Each line of the data must be set down again without a single difference.

[Dataset entries]

· · · ·

--- config.mk ---
export PLATFORM = sky130hd
export DESIGN_NAME = stepper_driver_fault_latch
export DESIGN_NICKNAME = d
export VERILOG_FILES = /design/src/rtl/fault_pkg.sv /design/src/rtl/fault_if.sv /design/src/rtl/fault_latch.sv /design/src/rtl/stepper_driver_fault_latch.sv
export SDC_FILE = /design/constraint.sdc
export NUM_CORES = 1
export LEC_CHECK = 0
export ABC_AREA = 1
export BUFFER_PORTS_ARGS = -buffer_cell sky130_fd_sc_hd__buf_2
export CORE_ASPECT_RATIO = 1.4
export CORE_MARGIN = 1.5
export CORE_UTILIZATION = 50
export DETAILED_ROUTE_END_ITERATION = 8
export PLACE_DENSITY = 0.73
export SLEW_MARGIN = 20
export SYNTH_ARGS = -nofsm -noshare
export SYNTH_HDL_FRONTEND = slang
export SYNTH_SLANG_ARGS = --single-unit
--- constraint.sdc ---
create_clock -name clk -period 1.5 [get_ports clk]
set_input_delay 0.3 -clock clk [delete_from_list [all_inputs] [get_ports clk]]
set_output_delay 0.3 -clock clk [all_outputs]
set_load 0.05 [all_outputs]
--- src/rtl/fault_pkg.sv ---
package fault_pkg;
  // =====================================================
  // timing
  localparam int CLK_MHZ = 40;
  localparam int BLANK_NS = 5500;
  localparam int BLANK_CYC = (BLANK_NS * CLK_MHZ + 999) / 1000;
  localparam int CNT_W = 8;
  localparam logic [CNT_W-1:0] BLANK_LAST = CNT_W'(BLANK_CYC - 1);
  // =====================================================
  // fault type codes driving the four-level output stage
  typedef enum logic [1:0] {
    TYPE_NONE = 2'b00,
    TYPE_OPEN = 2'b01,
    TYPE_OVERCUR = 2'b10,
    TYPE_OVERHEAT = 2'b11
  } fault_type_t;
  // =====================================================
  // latch bit positions
  localparam int BIT_OPEN = 0;
  localparam int BIT_OVERCUR = 1;
  localparam int BIT_HEAT = 2;
  localparam logic [2:0] LATCH_RST = 3'h0;
  localparam logic [3:0] PHASE_OFF = 4'h0;
endpackage

--- src/rtl/fault_if.sv ---
`timescale 1ns/1ps
interface fault_if;
  logic [2:0] latch;
  logic clear;
  modport owner (output latch, input clear);
  modport user (input latch, output clear);
endinterface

· · · ·

**Response:**
--- config.mk ---
export PLATFORM = sky130hd
export DESIGN_NAME = stepper_driver_fault_latch
export DESIGN_NICKNAME = d
export VERILOG_FILES = /design/src/rtl/fault_pkg.sv /design/src/rtl/fault_if.sv /design/src/rtl/fault_latch.sv /design/src/rtl/stepper_driver_fault_latch.sv
export SDC_FILE = /design/constraint.sdc
export NUM_CORES = 1
export LEC_CHECK = 0
export ABC_AREA = 1
export BUFFER_PORTS_ARGS = -buffer_cell sky130_fd_sc_hd__buf_2
export CORE_ASPECT_RATIO = 1.4
export CORE_MARGIN = 1.5
export CORE_UTILIZATION = 50
export DETAILED_ROUTE_END_ITERATION = 8
export PLACE_DENSITY = 0.73
export SLEW_MARGIN = 20
export SYNTH_ARGS = -nofsm -noshare
export SYNTH_HDL_FRONTEND = slang
export SYNTH_SLANG_ARGS = --single-unit
--- constraint.sdc ---
create_clock -name clk -period 1.5 [get_ports clk]
set_input_delay 0.3 -clock clk [delete_from_list [all_inputs] [get_ports clk]]
set_output_delay 0.3 -clock clk [all_outputs]
set_load 0.05 [all_outputs]
--- src/rtl/fault_pkg.sv ---
package fault_pkg;
  // =====================================================
  // timing
  localparam int CLK_MHZ = 40;
  localparam int BLANK_NS = 5500;
  localparam int BLANK_CYC = (BLANK_NS * CLK_MHZ + 999) / 1000;
  localparam int CNT_W = 8;
  localparam logic [CNT_W-1:0] BLANK_LAST = CNT_W'(BLANK_CYC - 1);
  // =====================================================
  // fault type codes driving the four-level output stage
  typedef enum logic [1:0] {
    TYPE_NONE = 2'b00,
    TYPE_OPEN = 2'b01,
    TYPE_OVERCUR = 2'b10,
    TYPE_OVERHEAT = 2'b11
  } fault_type_t;
  // =====================================================
  // latch bit positions
  localparam int BIT_OPEN = 0;
  localparam int BIT_OVERCUR = 1;
  localparam int BIT_HEAT = 2;
  localparam logic [2:0] LATCH_RST = 3'h0;
  localparam logic [3:0] PHASE_OFF = 4'h0;
endpackage

--- src/rtl/fault_if.sv ---
`timescale 1ns/1ps
interface fault_if;
  logic [2:0] latch;
  logic clear;
  modport owner (output latch, input clear);
  modport user (input latch, output clear);
endinterface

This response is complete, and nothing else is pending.